Description of the task:
Extract, unchanged, every line from the top of the material below through the line with "export SYNTH_HDL_FRONTEND = slang", and no more.

Start of Record extracts

[config.mk]
export PLATFORM = sky130hd
export DESIGN_NAME = serial_adder
export DESIGN_NICKNAME = d
export VERILOG_FILES = /design/src/rtl/serial_adder_pkg.sv /design/src/rtl/full_adder.sv /design/src/rtl/serial_adder.sv
export SDC_FILE = /design/constraint.sdc
export NUM_CORES = 1
export LEC_CHECK = 0
export BUFFER_PORTS_ARGS = -buffer_cell sky130_fd_sc_hd__buf_2
export CORE_MARGIN = 1.5
export CORE_UTILIZATION = 25
export DETAILED_ROUTE_END_ITERATION = 8
export PLACE_DENSITY = 0.39
export RECOVER_POWER = 50
export SYNTH_ARGS = -nofsm -noshare
export SYNTH_HDL_FRONTEND = slang
export SYNTH_SLANG_ARGS = --single-unit
[constraint.sdc]
create_clock -name clk -period 2.6 [get_ports clk]
set_clock_uncertainty 0.1 [all_clocks]
set_input_delay 0.26 -clock clk [delete_from_list [all_inputs] [get_ports clk]]
set_output_delay 0.26 -clock clk [all_outputs]
set_load 0.02 [all_outputs]
[src/rtl/serial_adder_pkg.sv]
// Shared definitions for the bit-serial adder: FSM state encoding and counter sizing.
package serial_adder_pkg;

  typedef enum logic [1:0] {
    ST_IDLE = 2'd0,
    ST_RUN  = 2'd1,
    ST_DONE = 2'd2
  } state_e;

  // Bit counter must index 0..width-1; never narrower than one bit.
  function automatic int cnt_width(input int width);
    return (width > 2) ? $clog2(width) : 1;
  endfunction

endpackage

[src/rtl/full_adder.sv]
// Single-bit full adder cell used as the arithmetic slice of the serial adder.
module full_adder (
  input  logic a_i,
  input  logic b_i,
  input  logic c_i,
  output logic sum_o,
  output logic cout_o
);

  assign sum_o  = a_i ^ b_i ^ c_i;
  assign cout_o = (a_i & b_i) | (c_i & (a_i ^ b_i));

endmodule

[src/rtl/serial_adder.sv]
// Bit-serial WIDTH-bit adder: one full_adder slice, LSB first, one bit per clock.
// Optional subtract mode is enabled by defining SERIAL_ADDER_SUB_EN (adds port sub).
module serial_adder
  import serial_adder_pkg::*;
#(
  parameter int WIDTH = 8
) (
  input  logic             clk,
  input  logic             rst,
`ifdef SERIAL_ADDER_SUB_EN
  input  logic             sub,
`endif
  input  logic             start,
  input  logic [WIDTH-1:0] a,
  input  logic [WIDTH-1:0] b,
  input  logic             cin,
  output logic             busy,
  output logic             done,
  output logic [WIDTH-1:0] sum,
  output logic             cout
);

  localparam int CW = cnt_width(WIDTH);
  localparam logic [CW-1:0] CNT_LAST = CW'(WIDTH - 1);

  state_e           state_q, state_d;
  logic [WIDTH-1:0] sa_q, sa_d;
  logic [WIDTH-1:0] sb_q, sb_d;
  logic [WIDTH-1:0] sr_q, sr_d;
  logic [WIDTH-1:0] sum_q, sum_d;
  logic             carry_q, carry_d;
  logic             cout_q, cout_d;
  logic [CW-1:0]    cnt_q, cnt_d;

  logic             fa_sum, fa_cout;
  logic             load;
  logic [WIDTH-1:0] b_ld;
  logic             c_ld;
  logic [WIDTH-1:0] sr_shift;
  logic             sr_unused;

  full_adder u_fa (
    .a_i    (sa_q[0]),
    .b_i    (sb_q[0]),
    .c_i    (carry_q),
    .sum_o  (fa_sum),
    .cout_o (fa_cout)
  );

  // Subtraction is a + ~b + 1: invert b and force the initial carry.
`ifdef SERIAL_ADDER_SUB_EN
  assign b_ld = sub ? ~b : b;
  assign c_ld = sub ? 1'b1 : cin;
`else
  assign b_ld = b;
  assign c_ld = cin;
`endif

  assign sr_shift  = {fa_sum, sr_q[WIDTH-1:1]};
  assign sr_unused = sr_q[0];

  always_comb begin
    state_d = state_q;
    sa_d    = sa_q;
    sb_d    = sb_q;
    sr_d    = sr_q;
    sum_d   = sum_q;
    carry_d = carry_q;
    cout_d  = cout_q;
    cnt_d   = cnt_q;
    load    = 1'b0;

    case (state_q)
      ST_IDLE: begin
        if (start) load = 1'b1;
      end
      ST_RUN: begin
        sa_d    = {1'b0, sa_q[WIDTH-1:1]};
        sb_d    = {1'b0, sb_q[WIDTH-1:1]};
        sr_d    = sr_shift;
        carry_d = fa_cout;
        cnt_d   = cnt_q + CW'(1);
        if (cnt_q == CNT_LAST) begin
          sum_d   = sr_shift;
          cout_d  = fa_cout;
          state_d = ST_DONE;
        end
      end
      ST_DONE: begin
        state_d = ST_IDLE;
        if (start) load = 1'b1;
      end
      default: state_d = ST_IDLE;
    endcase

    if (load) begin
      sa_d    = a;
      sb_d    = b_ld;
      sr_d    = '0;
      carry_d = c_ld;
      cnt_d   = '0;
      state_d = ST_RUN;
    end
  end

  always_ff @(posedge clk) begin
    if (rst) begin
      state_q <= ST_IDLE;
      sa_q    <= '0;
      sb_q    <= '0;
      sr_q    <= '0;
      sum_q   <= '0;
      carry_q <= 1'b0;
      cout_q  <= 1'b0;
      cnt_q   <= '0;
    end else begin
      state_q <= state_d;
      sa_q    <= sa_d;
      sb_q    <= sb_d;
      sr_q    <= sr_d;
      sum_q   <= sum_d;
      carry_q <= carry_d;
      cout_q  <= cout_d;
      cnt_q   <= cnt_d;
    end
  end

  assign busy = (state_q == ST_RUN);
  assign done = (state_q == ST_DONE);
  assign sum  = sum_q;
  assign cout = cout_q;

endmodule

* Word level (Yosys, flattened, before mapping)
Index checks and enable logic that the tools add are counted.
** Operators by class
- Add/subtract/negate cells :: 1
- Equal/unequal tests :: 6
- Multiplexer cells :: 11
- Bitwise gates (word level) :: 6
- Reduce and logical (&&, ||, !) cells :: 7
** Operator list (count)
- two-way mux 8 bit :: 4
- AND reduction 2 bit :: 3
- two-way mux 1 bit :: 5
- one-hot mux 2 bit (2 select lines) :: 1
- OR reduction 2 bit :: 2
- adder 3 x 1 -> 3 bit, second input constant :: 1
- == test 3 bit, second input constant :: 1
- inequality test 3 x 1 -> 1 bit, second input constant :: 1
- AND 1 bit :: 2
- == test 2 x 1 -> 1 bit, second input constant :: 1
- == test 2 bit, second input constant :: 1
- zero test 2 bit :: 1
- two-way mux 2 bit :: 1
- inequality test 2 x 1 -> 1 bit, second input constant :: 1
- inequality test 2 bit, second input constant :: 1
- nonzero test 2 bit :: 1
- XOR 1 bit :: 2
- inverter 1 bit :: 1
- OR 1 bit :: 1
** Word-level totals
- Bits in registers :: 39
- Input port bits :: 20
- Output and inout port bits :: 11

* Logic depth before layout (Yosys ltp)
Gate-level depths: netlist of run 1.
- Word-level depth :: 5
- Gate-level depth with buffers :: 6
- Mapped depth without buffers :: 5

* Hierarchy
Synthesis of run 1 repeated with hierarchy kept, for this count alone.
** Unflattened totals
- Cell total of the unflattened synthesis :: 183
- Area, all modules :: 1559.0 um^2
** By module, submodules not included
- serial_adder :: instances 1, cells an instance 182, area each 1539.0 um^2
- full_adder :: instances 1, cells an instance 1, area each 20.0 um^2

* Least setup slack after synthesis of run 1
Ideal clock, no wire load.
- Kind :: reg2reg
- Start :: reg cnt_q[0]
- End :: reg sum_q[0], in the netlist sum[0]
- Library setup time :: 0.071 ns
- Data arrival time :: 1.099 ns
- Data required time :: 2.429 ns
- Setup slack :: 1.330 ns
- Cell stages (with the launch flop) :: 6
- Path buffers :: 0
- Cell sequence :: dfxtp_1 -> ha_1 -> ha_1 -> nand3b_1 -> nand2_1 -> a21oi_1
** On the way
- Cells in the longest elaborated chain, start to end :: 2
** RTL lines
- start: declaration :: line serial_adder.sv:33 : logic [CW-1:0] cnt_q, cnt_d;
- start signal: assignment :: line serial_adder.sv:124 : cnt_q <= cnt_d;
- == test 3 bit :: line serial_adder.sv:83 : if (cnt_q == CNT_LAST) begin
- AND reduction 2 bit (no line)
- end signal: assignment :: line serial_adder.sv:121 : sum_q <= sum_d;
- end: declaration :: line serial_adder.sv:30 : logic [WIDTH-1:0] sum_q, sum_d;
Every way passes these cells.
A chain may end at the register's enable or synchronous reset.

* Worst setup path after layout of run 1
- Start :: reg state_q[1]
- End :: reg sb_q[6]
** On the way
- Cells in the longest elaborated chain, start to end :: 4
- Elaborated cells on any way between the ends :: 7
- Classes of those cells :: eq/ne: 2; mux: 2; reduce/logical: 3
** RTL lines
- start: declaration :: line serial_adder.sv:26 : state_e state_q, state_d;
- start signal: assignment :: line serial_adder.sv:117 : state_q <= state_d;
- == test 2 bit / zero test 2 bit (equally long branches) :: line serial_adder.sv:73 : case (state_q)
- OR reduction 2 bit (no line)
- two-way mux 1 bit
- two-way mux 8 bit / nonzero test 2 bit (equally long branches)
- end signal: assignment :: line serial_adder.sv:110 : sb_q <= '0;
- end signal: assignment :: line serial_adder.sv:119 : sb_q <= sb_d;
- end: declaration :: line serial_adder.sv:28 : logic [WIDTH-1:0] sb_q, sb_d;
Several ways; a longest one is shown, not always the timed one.

==> results of run 1 <==
[cell usage after synthesis]
library cell,count
nand2b_2,1
a22oi_1,2
nand3_1,11
buf_1,1
mux2i_1,2
nor2_1,9
xnor2_1,1
nand3b_1,1
fa_1,1
inv_6,1
clkbuf_2,1
nor3_2,1
nor3_1,15
a311oi_2,2
nand2b_1,2
o21a_1,1
buf_6,5
buf_4,3
nand2_1,39
a311oi_1,4
ha_1,2
dfxtp_1,38
a21oi_1,20
clkbuf_1,1
buf_2,3
o22ai_1,7
nor2b_1,2
[metrics by stage]
stage	area, µm²	setup WS, ps	util (%)	std cells
after floorplan	1540	1330	-	176
after global placement	1710	924	28.7	271
after global routing	1760	380	29.6	278
final	1760	571	29.6	278
after detailed placement	1710	933	28.7	271
after CTS	1790	735	30.0	278
[where the power goes]
part | total, mW | switching [mW] | internal, mW
Sequential | 0.626 | 0.0165 | 0.610
Clock | 0.380 | 0.195 | 0.185
Combinational | 0.132 | 0.0814 | 0.0509
[routing by layer]
| layer | GRT usage [%] | share of wire, % | up-vias |
|---|---|---|---|
| li1 | - | - | 657 |
| met1 | 16.3 | 51 | 577 |
| met2 | 18.5 | 43 | 28 |
| met3 | 3.89 | 5.0 | 4 |
| met4 | 4.14 | 0.86 | 0 |
| met5 | 0 | 0 | - |
[final timing paths]
path	from	end	slack [ps]	cells past startpoint
max	state_q[1]$_SDFFE_PP0P_	sb_q[6]$_SDFFE_PP0P_	570	4
min	a[0]	sa_q[0]$_SDFFE_PP0P_	150	3
max reg2reg	state_q[1]$_SDFFE_PP0P_	sb_q[6]$_SDFFE_PP0P_	570	4
min reg2reg	sum[1]$_SDFFE_PP0P_	sum[1]$_SDFFE_PP0P_	360	2
[registers in the layout, summed over array words and instances (netlist names)]
| name | count |
|---|---|
| state_q | 2 |
| carry_q | 1 |
| sa_q | 8 |
| sr_q | 7 |
| sum | 8 |
| cout | 1 |
| sb_q | 8 |
| cnt_q | 3 |
[layout make-up]
type	count	area (µm²)	area share [%]
tap	75	93.8	5.32
sequential	38	761	43.1
inverter	1	8.76	0.496
multi-input combinational	123	661	37.4
timing repair buffer	34	164	9.29
clock buffer	7	76.3	4.33
[cells by family after synthesis]
kind of cell    count (synthesis)  synth area share, %
compound gates                 36                 15.0
mux                             2                 1.30
xor+xnor                        1                0.568
simple gates                   81                 23.4
buf+inv                        15                 7.46
flops                          38                 49.3
fa+ha+maj                       3                 2.92
[worst min-delay path: stages]
cell and delay (ps):
buf_2 80, a22oi_1 50, a21oi_1 110
==> flow_metrics.env, run 1 <==
export IMPL_yosys_top_cells_area="dfxtp_1, nand2_1, a21oi_1"
export IMPL_drtIter0Drc=47
export IMPL_synth_cells=176
export IMPL_synth_area_um2=1540
export IMPL_cts_resized=0
export IMPL_ant_nets=0
export IMPL_io_buffers=30
export IMPL_crit_family="buffers and inverters"
export IMPL_path_buf_inv=1
export IMPL_dieWidth_um=81.6
export IMPL_core_area_um2=5960
export IMPL_fin_crit_ps=2030
export IMPL_hpwl_mm=2.26
export IMPL_cts_max_level=2
export IMPL_yosys_warnings=0
export IMPL_clk_path_buf_depth=2
export IMPL_drt_pre_antenna_iters=3
export IMPL_maxCapViolCount=0
export IMPL_path_class="reg2reg"
export IMPL_drt_wirelength_per_cell_um=13.0
export IMPL_leakage_nw=0.625
export IMPL_timing_hold_ws_ps=155
export IMPL_ys_types=27
export IMPL_root_buffer="clkbuf_8"
export IMPL_via_per_inst=4.55
export IMPL_rows=28
export IMPL_power_total_mw=1.14
export IMPL_crit_fanout=20
export IMPL_gp_congestion=0.625
export IMPL_slew_violations=0
export IMPL_final_layout_size_suffix_gt1_share_pct=15.8
export IMPL_syn2layout_area_growth_pct=14.4
export IMPL_first_global_vias=1298
export IMPL_numCtsBuffers=5
export IMPL_cpPeakStageDelay_ps=750
export IMPL_fmax_ghz=0.493
export IMPL_synth_seq_area_share_pct=49.3
export IMPL_grt_pass1_wl_mm=6.20
export IMPL_antenna_found_initial=0
export IMPL_power_density_nw_per_um2=645
export IMPL_cts_setup_buffers=0
export IMPL_ys_ff_latch=38
export IMPL_cp_required_ps=2700
export IMPL_nNetsFinal=226
export IMPL_totalNegativeSetupSlack_ps=0
export IMPL_fp_dieH_um=81.6
export IMPL_grt_overflow_total=0
export IMPL_hold_buffers=0
export IMPL_die_area_um2=6650
export IMPL_worstPathArrival_ps=2130
export IMPL_setup_violations_final=0
export IMPL_top_level_ports=31
export IMPL_synth_fp_nets=199
export IMPL_rsz0062_at_grt="false"
export IMPL_crit_path_end_kind="register"
export IMPL_hold_viol=0
export IMPL_grt_usage_pct=12.2
export IMPL_wl_mm=3.60
export IMPL_diodes=0
export IMPL_cts_sinks=38
export IMPL_drc_errors=0
export IMPL_final_cell_mix="nand2_1, dfxtp_1, a21oi_1, buf_2, nor3_1"
export IMPL_initial_utilization_pct=25.9
export IMPL_status="finished, final reports clean"
export IMPL_clkTransAtPathRegs_ps=70
export IMPL_vias=1266
export IMPL_holdCritPathClass="in2reg"
export IMPL_synth_top_area_cell="dfxtp_1"
export IMPL_n_fill_cell=694
export IMPL_start_kind="register"
export IMPL_path_cells="nand2b_1, clkbuf_1, nand2_1, a311oi_2"
export IMPL_mostFrequentLayoutCell="nand2_1"
export IMPL_cts_tree="built"
export IMPL_grt_start_max_net_pins=38
export IMPL_slowest_stage="clkbuf_1"
export IMPL_worst_slew_pin_transition_ps=937
export IMPL_fin_crit_sh_pct=78.0
export IMPL_slew_headroom_pct=37.5
export IMPL_clock_latency_ps=280
export IMPL_synth_top_area_share_pct=49.3
export IMPL_ir_drop_v=0.000229
export IMPL_avgSynthCellArea_um2=8.77
No activity file was read; power rests on OpenSTA's default activity.
==> inputs of run 2 (changes only) <==
Clock period 2.6 ns to 1.98 ns, I/O delays scaled along.
==> run 2 against run 1 <==
Net effect:
- non-clock buffer count is 2 higher
- critical path depth shrank 1
- critical endpoint is now busy
- clock-buffer cell count fell by 2
- sequential cell count is the same
- via count rose by 2.1%
- critical path type is now reg2out
- power grew 33%
==> flow_metrics.env, run 2 (synthesized netlist as in run 1, its figures left out) <==
export IMPL_final_util_pct=30.0
export IMPL_grt_overflow_total=0
export IMPL_top_level_ports=31
export IMPL_numCtsBuffers=5
export IMPL_hold_viol=0
export IMPL_grt_start_max_net_pins=38
export IMPL_initial_utilization_pct=25.9
export IMPL_syn2layout_area_growth_pct=15.7
export IMPL_gp_congestion=0.661
export IMPL_clk_path_buf_depth=2
export IMPL_fin_crit_sh_pct=84.0
export IMPL_cts_tree="built"
export IMPL_cts_sinks=38
export IMPL_mostFrequentLayoutCell="nand2_1"
export IMPL_crit_path_end_kind="primary output"
export IMPL_min_from="a[3]"
export IMPL_core_area_um2=5960
export IMPL_hold_buffers=0
export IMPL_die_area_um2=6650
export IMPL_drt_pre_antenna_iters=4
export IMPL_n_fill_cell=688
export IMPL_ant_nets=0
export IMPL_clkTransAtPathRegs_ps=80
export IMPL_diodes=0
export IMPL_start_kind="register"
export IMPL_first_global_vias=1253
export IMPL_via_per_inst=4.61
export IMPL_fin_crit_ps=1660
export IMPL_antenna_found_initial=0
export IMPL_slew_violations=0
export IMPL_final_layout_size_suffix_gt1_share_pct=17.6
export IMPL_crit_fanout=37
export IMPL_drt_wirelength_per_cell_um=12.9
export IMPL_nNetsFinal=228
export IMPL_worstPathArrival_ps=1370
export IMPL_totalNegativeSetupSlack_ps=0
export IMPL_io_buffers=30
export IMPL_rsz0062_at_grt="false"
export IMPL_wl_mm=3.61
export IMPL_holdCritPathClass="in2reg"
export IMPL_path_class="reg2out"
export IMPL_grt_pass1_wl_mm=6.12
export IMPL_rows=28
export IMPL_fp_dieH_um=81.6
export IMPL_root_buffer="clkbuf_8"
export IMPL_cp_startpoint="state_q[0]$_SDFFE_PP0P_"
export IMPL_power_total_mw=1.51
export IMPL_drc_errors=0
export IMPL_ir_drop_v=0.000395
export IMPL_fmax_ghz=0.601
export IMPL_grt_usage_pct=12.2
export IMPL_maxCapViolCount=0
export IMPL_cp_required_ps=1680
export IMPL_clock_latency_ps=290
export IMPL_slew_headroom_pct=54.0
export IMPL_drtIter0Drc=72
export IMPL_leakage_nw=0.636
export IMPL_cts_resized=0
export IMPL_setup_violations_final=0
export IMPL_multi_input_area_um2=667
export IMPL_pre_cts_ws_ps=485
export IMPL_final_cell_mix="nand2_1, dfxtp_1, a21oi_1, buf_2, nor3_1"
export IMPL_status="finished, final reports clean"
export IMPL_dieWidth_um=81.6
export IMPL_ff_latch_area_um2=761
export IMPL_worst_slew_pin_transition_ps=690
export IMPL_vias=1292
export IMPL_cts_setup_buffers=0
export IMPL_cts_max_level=2
export IMPL_fin_ws_ps=317
export IMPL_hpwl_mm=2.36
export IMPL_reg2reg_from="state_q[0]$_SDFFE_PP0P_"
export IMPL_power_density_nw_per_um2=846
## run 2: power breakdown
part	leakage [nW]	switching, mW	internal (mW)	total, mW
logic	0.282	0.111	0.0722	0.183
registers	0.310	0.0212	0.800	0.821
clock network	0.0438	0.269	0.236	0.506
total	0.636	0.401	1.11	1.51
## run 2: path summary, 6_finish.rpt
check                              end  slack, ps  cells after the start
setup / recovery                  busy        320                      3
hold / removal    sa_q[3]$_SDFFE_PP0P_        100                      3
setup reg to reg  sb_q[7]$_SDFFE_PP0P_        410                      4
hold reg to reg    sum[1]$_SDFFE_PP0P_        360                      2
## run 2: stage by stage
| stage | instance area (µm²) | instances | hold WS, ps |
|---|---|---|---|
| floorplan | 1540 | 176 | 279 |
| global placement | 1730 | 273 | 343 |
| detailed placement | 1730 | 273 | 347 |
| CTS | 1800 | 280 | 85.6 |
| global route | 1780 | 280 | 86.6 |
| finish | 1780 | 280 | 96.8 |
## run 2: area by class of cell
class / count / share of cell area (%)
clock buffer: 5 / 3.86
inverter: 1 / 0.491
timing repair buffer: 36 / 9.82
sequential: 38 / 42.6
tap: 75 / 5.26
clock inverter: 2 / 0.561
multi-input combinational: 123 / 37.4
## run 2: per-layer routing
layer	track usage [%]	wire (µm)
met1	16.8	1860
met2	17.7	1520
met3	3.67	175
met4	4.66	57
met5	0	0
## run 2: worst max-delay path, cell delays in order, from the launching register on
cell      delay, ps
dfxtp_1         410
nand2b_1        170
inv_6           270
buf_2           230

End of Record extracts

Result of the task:
[config.mk]
export PLATFORM = sky130hd
export DESIGN_NAME = serial_adder
export DESIGN_NICKNAME = d
export VERILOG_FILES = /design/src/rtl/serial_adder_pkg.sv /design/src/rtl/full_adder.sv /design/src/rtl/serial_adder.sv
export SDC_FILE = /design/constraint.sdc
export NUM_CORES = 1
export LEC_CHECK = 0
export BUFFER_PORTS_ARGS = -buffer_cell sky130_fd_sc_hd__buf_2
export CORE_MARGIN = 1.5
export CORE_UTILIZATION = 25
export DETAILED_ROUTE_END_ITERATION = 8
export PLACE_DENSITY = 0.39
export RECOVER_POWER = 50
export SYNTH_ARGS = -nofsm -noshare
export SYNTH_HDL_FRONTEND = slang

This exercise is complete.